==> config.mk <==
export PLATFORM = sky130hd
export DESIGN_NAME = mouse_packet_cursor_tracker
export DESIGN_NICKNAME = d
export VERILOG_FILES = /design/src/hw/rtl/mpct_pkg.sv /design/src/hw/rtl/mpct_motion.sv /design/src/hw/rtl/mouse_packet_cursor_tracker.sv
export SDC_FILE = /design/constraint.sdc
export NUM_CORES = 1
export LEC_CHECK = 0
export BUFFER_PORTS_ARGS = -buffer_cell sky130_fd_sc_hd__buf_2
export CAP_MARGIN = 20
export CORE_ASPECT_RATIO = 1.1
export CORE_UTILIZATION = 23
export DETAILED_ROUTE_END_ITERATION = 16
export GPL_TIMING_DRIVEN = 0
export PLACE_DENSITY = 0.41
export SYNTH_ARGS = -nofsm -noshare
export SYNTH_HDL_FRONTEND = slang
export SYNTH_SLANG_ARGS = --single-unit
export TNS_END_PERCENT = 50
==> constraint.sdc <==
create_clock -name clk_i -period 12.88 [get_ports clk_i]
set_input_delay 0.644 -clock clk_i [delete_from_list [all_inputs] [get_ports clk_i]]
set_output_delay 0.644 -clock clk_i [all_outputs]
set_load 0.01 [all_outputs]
* * *
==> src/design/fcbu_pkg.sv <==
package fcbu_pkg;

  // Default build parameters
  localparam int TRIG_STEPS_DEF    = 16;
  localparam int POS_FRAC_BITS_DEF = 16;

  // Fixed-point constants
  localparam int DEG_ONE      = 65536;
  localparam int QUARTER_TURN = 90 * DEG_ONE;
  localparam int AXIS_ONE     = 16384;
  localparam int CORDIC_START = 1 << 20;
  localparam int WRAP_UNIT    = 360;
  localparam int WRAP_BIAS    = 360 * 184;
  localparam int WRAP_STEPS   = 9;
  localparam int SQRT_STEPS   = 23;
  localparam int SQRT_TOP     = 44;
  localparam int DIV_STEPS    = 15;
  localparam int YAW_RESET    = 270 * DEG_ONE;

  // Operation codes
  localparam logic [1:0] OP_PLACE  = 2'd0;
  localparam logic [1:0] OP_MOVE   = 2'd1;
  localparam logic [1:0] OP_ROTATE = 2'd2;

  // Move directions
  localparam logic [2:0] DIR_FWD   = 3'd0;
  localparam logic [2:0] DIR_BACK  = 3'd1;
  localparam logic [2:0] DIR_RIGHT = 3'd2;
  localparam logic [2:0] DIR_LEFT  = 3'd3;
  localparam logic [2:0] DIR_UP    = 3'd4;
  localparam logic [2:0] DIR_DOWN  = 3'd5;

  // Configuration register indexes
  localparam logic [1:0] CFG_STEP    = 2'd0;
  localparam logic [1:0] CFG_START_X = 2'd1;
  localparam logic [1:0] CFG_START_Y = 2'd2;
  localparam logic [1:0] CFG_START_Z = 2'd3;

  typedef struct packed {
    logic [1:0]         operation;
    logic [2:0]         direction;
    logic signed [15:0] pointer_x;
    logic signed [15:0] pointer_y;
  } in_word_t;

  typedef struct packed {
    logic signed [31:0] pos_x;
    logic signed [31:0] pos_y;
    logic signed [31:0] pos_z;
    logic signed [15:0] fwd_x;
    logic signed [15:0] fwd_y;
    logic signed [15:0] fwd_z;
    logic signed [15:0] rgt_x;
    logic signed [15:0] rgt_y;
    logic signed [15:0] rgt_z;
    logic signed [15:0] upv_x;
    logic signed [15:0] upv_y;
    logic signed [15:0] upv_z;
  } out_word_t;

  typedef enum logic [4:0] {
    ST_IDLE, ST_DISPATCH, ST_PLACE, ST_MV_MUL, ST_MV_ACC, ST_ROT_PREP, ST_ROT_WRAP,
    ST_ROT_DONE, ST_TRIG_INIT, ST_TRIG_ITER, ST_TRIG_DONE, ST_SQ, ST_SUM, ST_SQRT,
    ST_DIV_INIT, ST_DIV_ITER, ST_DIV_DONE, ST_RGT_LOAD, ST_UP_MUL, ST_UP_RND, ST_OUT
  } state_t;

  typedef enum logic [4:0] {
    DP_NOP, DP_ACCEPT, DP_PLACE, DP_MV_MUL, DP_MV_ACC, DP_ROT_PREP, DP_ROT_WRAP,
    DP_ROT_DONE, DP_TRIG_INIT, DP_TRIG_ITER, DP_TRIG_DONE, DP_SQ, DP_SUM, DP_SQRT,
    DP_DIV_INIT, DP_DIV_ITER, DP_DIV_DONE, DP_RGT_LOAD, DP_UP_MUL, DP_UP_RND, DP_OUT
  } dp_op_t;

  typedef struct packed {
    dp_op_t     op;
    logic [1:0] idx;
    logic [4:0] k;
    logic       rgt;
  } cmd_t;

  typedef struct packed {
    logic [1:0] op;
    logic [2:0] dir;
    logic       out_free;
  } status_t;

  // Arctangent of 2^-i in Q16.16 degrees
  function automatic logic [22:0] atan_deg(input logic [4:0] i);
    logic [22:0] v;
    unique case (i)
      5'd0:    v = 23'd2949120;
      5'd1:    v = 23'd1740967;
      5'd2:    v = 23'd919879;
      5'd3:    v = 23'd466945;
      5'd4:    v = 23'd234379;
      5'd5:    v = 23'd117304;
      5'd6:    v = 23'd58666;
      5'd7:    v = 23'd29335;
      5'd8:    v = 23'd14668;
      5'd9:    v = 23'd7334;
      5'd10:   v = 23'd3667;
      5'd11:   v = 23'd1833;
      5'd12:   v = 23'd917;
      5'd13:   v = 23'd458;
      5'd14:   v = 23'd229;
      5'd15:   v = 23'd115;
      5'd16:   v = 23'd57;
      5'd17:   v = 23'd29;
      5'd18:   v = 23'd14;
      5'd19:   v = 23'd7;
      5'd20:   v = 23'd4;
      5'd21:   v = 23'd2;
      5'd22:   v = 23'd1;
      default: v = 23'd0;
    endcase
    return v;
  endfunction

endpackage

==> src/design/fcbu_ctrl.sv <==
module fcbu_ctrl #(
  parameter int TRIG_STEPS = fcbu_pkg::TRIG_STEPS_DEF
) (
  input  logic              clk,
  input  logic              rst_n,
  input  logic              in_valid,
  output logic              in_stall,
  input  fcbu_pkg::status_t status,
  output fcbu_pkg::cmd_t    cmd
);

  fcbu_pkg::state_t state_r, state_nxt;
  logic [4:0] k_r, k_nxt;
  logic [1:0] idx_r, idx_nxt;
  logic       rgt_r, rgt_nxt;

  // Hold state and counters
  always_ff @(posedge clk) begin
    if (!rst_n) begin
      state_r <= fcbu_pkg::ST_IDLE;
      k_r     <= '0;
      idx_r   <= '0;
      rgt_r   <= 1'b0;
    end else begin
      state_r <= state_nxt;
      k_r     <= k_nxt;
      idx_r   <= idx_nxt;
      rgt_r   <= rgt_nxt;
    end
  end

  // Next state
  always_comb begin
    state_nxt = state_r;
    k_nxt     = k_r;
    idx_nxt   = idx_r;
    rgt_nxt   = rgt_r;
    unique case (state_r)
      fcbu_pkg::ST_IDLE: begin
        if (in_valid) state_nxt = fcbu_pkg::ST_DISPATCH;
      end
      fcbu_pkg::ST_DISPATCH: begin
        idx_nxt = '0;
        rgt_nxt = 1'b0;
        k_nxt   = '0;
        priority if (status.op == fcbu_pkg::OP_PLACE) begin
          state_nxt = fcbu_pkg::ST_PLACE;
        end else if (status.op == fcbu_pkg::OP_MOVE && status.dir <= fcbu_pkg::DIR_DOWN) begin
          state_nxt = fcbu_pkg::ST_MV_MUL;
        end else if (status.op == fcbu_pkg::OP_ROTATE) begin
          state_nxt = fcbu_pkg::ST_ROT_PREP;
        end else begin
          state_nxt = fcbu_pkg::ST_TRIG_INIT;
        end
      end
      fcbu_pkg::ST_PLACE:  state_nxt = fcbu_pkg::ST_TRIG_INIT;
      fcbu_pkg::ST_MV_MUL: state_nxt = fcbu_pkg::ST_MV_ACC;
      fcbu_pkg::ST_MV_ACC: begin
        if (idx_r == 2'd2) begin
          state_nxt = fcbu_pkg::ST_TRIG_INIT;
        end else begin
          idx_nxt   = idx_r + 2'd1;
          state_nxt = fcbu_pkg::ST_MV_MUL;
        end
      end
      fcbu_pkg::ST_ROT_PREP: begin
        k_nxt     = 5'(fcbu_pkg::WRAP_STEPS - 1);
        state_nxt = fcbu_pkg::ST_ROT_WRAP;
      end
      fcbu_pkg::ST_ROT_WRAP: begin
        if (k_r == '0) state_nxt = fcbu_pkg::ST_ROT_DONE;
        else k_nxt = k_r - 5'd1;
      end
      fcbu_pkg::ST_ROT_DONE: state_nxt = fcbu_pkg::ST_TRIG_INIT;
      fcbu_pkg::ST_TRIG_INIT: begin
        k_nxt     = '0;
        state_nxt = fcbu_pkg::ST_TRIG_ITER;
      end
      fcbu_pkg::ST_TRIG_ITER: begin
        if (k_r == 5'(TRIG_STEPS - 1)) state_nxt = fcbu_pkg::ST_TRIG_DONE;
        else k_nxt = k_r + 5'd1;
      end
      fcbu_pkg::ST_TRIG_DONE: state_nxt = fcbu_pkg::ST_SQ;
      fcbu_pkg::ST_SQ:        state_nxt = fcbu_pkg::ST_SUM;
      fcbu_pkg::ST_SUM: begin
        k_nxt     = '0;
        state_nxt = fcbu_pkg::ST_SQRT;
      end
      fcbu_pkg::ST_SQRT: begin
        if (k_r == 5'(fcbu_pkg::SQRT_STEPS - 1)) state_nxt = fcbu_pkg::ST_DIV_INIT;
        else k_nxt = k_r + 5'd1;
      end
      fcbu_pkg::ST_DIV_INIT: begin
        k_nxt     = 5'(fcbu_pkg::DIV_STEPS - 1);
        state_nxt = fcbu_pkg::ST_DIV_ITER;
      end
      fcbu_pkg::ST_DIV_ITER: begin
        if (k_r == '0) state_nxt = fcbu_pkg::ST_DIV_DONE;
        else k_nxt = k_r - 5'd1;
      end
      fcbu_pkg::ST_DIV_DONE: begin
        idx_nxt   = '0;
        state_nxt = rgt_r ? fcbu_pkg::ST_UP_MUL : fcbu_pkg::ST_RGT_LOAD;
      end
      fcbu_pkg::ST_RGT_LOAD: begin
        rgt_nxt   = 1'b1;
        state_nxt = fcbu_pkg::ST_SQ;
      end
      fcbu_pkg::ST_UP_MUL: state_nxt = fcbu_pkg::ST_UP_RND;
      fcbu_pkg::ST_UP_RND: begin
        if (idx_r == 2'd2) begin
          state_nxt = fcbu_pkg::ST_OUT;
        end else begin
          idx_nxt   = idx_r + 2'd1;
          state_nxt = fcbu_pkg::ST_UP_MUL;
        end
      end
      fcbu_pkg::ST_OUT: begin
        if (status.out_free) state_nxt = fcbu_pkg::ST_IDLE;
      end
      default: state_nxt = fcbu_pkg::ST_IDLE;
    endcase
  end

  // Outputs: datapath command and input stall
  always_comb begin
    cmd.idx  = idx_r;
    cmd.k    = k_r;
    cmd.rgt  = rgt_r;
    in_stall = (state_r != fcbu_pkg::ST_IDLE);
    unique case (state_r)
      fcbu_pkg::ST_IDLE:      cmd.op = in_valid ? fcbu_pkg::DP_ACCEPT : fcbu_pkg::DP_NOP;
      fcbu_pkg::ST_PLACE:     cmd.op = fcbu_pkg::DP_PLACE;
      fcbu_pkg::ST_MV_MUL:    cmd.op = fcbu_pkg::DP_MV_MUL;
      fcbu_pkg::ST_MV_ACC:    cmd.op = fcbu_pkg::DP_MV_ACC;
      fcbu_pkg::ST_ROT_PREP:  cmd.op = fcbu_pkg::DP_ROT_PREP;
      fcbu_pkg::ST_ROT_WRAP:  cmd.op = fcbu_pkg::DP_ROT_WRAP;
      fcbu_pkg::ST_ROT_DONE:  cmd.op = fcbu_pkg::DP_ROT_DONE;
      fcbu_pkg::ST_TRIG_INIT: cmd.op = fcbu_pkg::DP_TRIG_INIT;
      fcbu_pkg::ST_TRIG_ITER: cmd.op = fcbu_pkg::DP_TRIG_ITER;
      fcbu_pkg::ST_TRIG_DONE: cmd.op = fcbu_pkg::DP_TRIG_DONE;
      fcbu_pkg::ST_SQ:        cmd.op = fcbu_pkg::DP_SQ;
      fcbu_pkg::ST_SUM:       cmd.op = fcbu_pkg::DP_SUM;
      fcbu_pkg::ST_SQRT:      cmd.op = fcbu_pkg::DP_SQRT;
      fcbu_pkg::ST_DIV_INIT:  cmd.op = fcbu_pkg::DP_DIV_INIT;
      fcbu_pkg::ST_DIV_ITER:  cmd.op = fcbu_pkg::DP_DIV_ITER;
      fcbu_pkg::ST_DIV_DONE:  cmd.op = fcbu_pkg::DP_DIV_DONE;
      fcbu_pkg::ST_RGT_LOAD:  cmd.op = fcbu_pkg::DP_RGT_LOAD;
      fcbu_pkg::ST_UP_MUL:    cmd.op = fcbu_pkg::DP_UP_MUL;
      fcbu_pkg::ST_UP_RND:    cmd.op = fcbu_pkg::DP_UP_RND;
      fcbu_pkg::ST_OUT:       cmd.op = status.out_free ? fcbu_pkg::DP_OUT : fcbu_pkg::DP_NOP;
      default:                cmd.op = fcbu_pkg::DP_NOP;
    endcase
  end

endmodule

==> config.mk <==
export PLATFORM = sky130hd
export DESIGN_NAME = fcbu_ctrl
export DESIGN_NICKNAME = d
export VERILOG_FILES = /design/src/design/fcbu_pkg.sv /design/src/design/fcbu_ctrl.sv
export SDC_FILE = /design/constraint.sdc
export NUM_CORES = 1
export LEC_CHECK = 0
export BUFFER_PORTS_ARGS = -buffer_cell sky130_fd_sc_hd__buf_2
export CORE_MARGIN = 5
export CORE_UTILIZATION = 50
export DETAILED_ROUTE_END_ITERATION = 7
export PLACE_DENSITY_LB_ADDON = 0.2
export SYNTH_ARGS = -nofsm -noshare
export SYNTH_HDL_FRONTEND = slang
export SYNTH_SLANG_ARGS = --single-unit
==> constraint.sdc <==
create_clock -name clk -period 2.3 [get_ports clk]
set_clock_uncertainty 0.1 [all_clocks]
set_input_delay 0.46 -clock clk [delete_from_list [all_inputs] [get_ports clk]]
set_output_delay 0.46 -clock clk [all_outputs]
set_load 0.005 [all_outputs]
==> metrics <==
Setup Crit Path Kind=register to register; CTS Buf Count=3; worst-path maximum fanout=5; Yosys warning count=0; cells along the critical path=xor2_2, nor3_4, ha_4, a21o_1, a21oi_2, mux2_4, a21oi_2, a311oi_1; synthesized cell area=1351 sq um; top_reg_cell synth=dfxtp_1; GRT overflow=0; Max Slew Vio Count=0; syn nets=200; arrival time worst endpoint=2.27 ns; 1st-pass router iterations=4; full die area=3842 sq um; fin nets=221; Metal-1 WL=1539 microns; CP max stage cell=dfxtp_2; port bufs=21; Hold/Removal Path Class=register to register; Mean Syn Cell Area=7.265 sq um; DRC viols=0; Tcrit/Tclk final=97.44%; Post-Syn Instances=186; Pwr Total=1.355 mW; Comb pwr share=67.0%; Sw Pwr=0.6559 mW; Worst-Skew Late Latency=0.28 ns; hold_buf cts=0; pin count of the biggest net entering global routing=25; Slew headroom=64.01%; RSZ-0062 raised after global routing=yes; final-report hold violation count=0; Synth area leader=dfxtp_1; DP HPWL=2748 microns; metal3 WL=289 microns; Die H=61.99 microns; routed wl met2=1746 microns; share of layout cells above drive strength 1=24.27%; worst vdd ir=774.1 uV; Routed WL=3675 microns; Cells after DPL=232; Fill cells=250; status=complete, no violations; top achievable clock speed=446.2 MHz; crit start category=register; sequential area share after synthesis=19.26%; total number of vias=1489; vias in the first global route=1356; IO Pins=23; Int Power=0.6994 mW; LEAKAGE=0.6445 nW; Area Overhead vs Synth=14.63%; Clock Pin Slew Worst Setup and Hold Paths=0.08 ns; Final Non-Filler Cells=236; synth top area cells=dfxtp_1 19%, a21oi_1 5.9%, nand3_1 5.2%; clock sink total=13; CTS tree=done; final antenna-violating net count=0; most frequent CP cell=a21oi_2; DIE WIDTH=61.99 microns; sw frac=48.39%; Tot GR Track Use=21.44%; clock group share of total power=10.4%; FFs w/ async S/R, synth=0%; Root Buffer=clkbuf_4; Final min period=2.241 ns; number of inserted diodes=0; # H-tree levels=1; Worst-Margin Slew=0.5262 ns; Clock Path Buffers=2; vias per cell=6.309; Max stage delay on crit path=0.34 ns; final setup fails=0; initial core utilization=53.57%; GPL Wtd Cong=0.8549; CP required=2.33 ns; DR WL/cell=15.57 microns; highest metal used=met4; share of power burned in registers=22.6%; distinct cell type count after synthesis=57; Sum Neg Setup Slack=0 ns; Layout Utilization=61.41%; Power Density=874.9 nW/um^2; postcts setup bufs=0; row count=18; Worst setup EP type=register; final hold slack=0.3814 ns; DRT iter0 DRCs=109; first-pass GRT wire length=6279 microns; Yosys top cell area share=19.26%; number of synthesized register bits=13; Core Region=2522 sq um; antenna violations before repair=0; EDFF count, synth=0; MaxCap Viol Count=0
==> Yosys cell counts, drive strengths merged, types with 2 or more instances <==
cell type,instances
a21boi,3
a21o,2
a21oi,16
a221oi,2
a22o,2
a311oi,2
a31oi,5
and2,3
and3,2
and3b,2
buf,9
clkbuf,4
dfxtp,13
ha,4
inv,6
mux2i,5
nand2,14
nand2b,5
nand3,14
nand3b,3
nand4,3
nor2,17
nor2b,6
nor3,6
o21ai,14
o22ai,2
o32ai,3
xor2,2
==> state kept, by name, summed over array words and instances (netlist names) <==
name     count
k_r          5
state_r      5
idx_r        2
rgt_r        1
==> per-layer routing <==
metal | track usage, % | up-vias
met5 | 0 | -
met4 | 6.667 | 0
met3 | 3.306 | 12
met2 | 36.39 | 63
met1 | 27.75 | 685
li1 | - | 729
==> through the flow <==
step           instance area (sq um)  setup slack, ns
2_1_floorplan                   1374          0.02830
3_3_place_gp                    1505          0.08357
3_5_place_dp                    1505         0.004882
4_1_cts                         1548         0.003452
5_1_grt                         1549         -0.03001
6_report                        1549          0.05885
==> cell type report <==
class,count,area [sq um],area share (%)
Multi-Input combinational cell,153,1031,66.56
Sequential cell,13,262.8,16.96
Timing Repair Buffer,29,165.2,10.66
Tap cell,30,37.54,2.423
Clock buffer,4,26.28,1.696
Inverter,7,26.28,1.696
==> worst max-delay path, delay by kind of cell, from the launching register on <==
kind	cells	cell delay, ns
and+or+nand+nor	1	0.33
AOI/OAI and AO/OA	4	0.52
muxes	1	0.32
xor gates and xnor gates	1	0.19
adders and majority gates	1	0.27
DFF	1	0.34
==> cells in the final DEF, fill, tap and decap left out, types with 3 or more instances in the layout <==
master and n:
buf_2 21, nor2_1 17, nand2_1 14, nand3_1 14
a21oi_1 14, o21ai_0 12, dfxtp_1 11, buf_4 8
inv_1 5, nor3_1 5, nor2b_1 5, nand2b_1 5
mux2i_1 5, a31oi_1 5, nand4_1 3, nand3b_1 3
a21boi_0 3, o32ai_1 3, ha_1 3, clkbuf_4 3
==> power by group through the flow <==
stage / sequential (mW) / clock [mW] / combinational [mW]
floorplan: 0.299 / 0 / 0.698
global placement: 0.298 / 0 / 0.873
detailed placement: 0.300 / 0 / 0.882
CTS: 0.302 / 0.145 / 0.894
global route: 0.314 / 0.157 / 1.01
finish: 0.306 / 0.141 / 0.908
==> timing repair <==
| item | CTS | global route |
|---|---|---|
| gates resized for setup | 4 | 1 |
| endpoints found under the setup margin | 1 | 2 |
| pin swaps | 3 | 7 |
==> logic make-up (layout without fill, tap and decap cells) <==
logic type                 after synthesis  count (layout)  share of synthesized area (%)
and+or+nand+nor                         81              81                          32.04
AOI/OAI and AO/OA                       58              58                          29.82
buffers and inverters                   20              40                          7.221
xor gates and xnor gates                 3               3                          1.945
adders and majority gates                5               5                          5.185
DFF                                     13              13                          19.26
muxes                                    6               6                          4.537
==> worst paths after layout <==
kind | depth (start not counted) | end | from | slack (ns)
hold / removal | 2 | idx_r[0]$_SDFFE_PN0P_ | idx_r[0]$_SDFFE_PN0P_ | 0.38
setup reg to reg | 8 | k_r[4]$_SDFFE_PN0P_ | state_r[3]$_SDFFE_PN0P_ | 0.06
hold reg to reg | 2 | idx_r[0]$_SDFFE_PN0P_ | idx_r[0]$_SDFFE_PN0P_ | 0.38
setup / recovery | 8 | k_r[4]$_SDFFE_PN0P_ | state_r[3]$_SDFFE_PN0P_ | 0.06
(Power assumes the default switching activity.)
--
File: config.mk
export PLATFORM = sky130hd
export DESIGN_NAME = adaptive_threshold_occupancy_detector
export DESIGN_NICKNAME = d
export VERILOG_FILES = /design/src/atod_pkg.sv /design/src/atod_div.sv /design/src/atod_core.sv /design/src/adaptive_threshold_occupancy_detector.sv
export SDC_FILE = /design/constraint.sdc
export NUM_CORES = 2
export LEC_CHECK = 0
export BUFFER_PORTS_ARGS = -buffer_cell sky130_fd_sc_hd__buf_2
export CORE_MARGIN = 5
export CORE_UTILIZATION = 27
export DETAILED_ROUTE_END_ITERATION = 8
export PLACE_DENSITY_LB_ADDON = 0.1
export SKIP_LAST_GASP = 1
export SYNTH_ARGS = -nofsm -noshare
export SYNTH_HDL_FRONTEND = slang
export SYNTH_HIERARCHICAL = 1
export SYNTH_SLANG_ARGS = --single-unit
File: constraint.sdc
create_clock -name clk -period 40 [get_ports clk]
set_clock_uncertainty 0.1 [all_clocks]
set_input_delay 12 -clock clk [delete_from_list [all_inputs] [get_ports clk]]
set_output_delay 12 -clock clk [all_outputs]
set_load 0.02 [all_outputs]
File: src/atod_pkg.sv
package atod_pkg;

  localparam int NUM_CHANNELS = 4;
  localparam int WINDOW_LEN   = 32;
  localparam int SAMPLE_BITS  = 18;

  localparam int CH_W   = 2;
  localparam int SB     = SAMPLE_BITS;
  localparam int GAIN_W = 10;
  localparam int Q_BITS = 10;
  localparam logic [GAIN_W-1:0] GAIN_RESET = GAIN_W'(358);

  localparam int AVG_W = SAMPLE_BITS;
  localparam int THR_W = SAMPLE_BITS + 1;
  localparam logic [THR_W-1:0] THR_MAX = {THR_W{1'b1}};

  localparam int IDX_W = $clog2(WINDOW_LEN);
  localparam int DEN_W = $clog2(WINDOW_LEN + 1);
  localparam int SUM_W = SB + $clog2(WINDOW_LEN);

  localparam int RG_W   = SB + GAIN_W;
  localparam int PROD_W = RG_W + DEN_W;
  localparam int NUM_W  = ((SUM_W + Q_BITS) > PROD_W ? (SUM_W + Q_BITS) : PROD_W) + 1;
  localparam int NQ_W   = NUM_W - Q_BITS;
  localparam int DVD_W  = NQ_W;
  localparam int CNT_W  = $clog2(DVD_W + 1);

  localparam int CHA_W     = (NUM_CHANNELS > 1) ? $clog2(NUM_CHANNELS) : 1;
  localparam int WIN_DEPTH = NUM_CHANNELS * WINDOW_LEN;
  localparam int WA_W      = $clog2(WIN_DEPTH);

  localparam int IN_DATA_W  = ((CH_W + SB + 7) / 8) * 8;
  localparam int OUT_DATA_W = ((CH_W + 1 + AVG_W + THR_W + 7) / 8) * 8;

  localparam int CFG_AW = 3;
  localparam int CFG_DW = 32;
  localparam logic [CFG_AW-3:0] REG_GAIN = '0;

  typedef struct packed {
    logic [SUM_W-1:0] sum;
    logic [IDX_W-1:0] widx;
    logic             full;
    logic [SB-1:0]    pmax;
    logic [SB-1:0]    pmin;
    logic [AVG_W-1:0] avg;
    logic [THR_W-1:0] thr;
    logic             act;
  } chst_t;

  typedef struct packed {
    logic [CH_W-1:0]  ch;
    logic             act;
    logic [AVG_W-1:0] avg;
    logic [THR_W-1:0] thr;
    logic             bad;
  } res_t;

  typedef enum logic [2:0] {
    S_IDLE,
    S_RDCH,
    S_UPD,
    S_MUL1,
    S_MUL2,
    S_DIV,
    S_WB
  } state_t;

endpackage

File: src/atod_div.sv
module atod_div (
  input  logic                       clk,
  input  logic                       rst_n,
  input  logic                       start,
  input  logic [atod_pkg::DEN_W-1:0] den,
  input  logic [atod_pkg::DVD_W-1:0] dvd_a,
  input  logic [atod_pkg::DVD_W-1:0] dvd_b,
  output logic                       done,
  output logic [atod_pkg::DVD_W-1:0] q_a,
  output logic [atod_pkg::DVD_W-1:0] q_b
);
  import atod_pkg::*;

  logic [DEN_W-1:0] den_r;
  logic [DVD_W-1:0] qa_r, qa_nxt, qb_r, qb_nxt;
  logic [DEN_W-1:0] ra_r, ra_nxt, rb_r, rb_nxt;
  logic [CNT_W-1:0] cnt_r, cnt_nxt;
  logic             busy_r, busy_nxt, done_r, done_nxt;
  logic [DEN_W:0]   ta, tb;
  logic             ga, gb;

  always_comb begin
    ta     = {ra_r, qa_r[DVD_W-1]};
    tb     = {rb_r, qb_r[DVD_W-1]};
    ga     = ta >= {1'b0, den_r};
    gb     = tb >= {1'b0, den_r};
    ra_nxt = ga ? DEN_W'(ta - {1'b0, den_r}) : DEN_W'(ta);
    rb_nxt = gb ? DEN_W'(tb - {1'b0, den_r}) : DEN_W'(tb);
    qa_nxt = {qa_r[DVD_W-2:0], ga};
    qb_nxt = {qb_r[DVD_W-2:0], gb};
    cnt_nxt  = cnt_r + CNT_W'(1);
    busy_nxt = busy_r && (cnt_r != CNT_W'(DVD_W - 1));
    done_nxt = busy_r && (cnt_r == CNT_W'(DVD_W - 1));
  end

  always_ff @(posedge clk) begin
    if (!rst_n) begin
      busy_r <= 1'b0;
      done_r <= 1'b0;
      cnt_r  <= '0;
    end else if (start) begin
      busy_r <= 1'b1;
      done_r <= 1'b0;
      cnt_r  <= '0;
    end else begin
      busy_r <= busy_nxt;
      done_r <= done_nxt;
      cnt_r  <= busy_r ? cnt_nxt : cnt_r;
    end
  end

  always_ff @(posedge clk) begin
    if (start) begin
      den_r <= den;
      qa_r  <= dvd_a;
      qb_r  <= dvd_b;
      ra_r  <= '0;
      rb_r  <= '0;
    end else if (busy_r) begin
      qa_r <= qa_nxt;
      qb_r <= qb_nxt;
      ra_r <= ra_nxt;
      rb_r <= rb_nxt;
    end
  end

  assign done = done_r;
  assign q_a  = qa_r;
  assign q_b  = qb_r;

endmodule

> [What the exercise asks] Set down, from the entries above, exactly the lines from the one with "in Q16.16 degrees" up to and including the one with "v = 23'd917;", and no other lines.

> [Problem solution]
  // Arctangent of 2^-i in Q16.16 degrees
  function automatic logic [22:0] atan_deg(input logic [4:0] i);
    logic [22:0] v;
    unique case (i)
      5'd0:    v = 23'd2949120;
      5'd1:    v = 23'd1740967;
      5'd2:    v = 23'd919879;
      5'd3:    v = 23'd466945;
      5'd4:    v = 23'd234379;
      5'd5:    v = 23'd117304;
      5'd6:    v = 23'd58666;
      5'd7:    v = 23'd29335;
      5'd8:    v = 23'd14668;
      5'd9:    v = 23'd7334;
      5'd10:   v = 23'd3667;
      5'd11:   v = 23'd1833;
      5'd12:   v = 23'd917;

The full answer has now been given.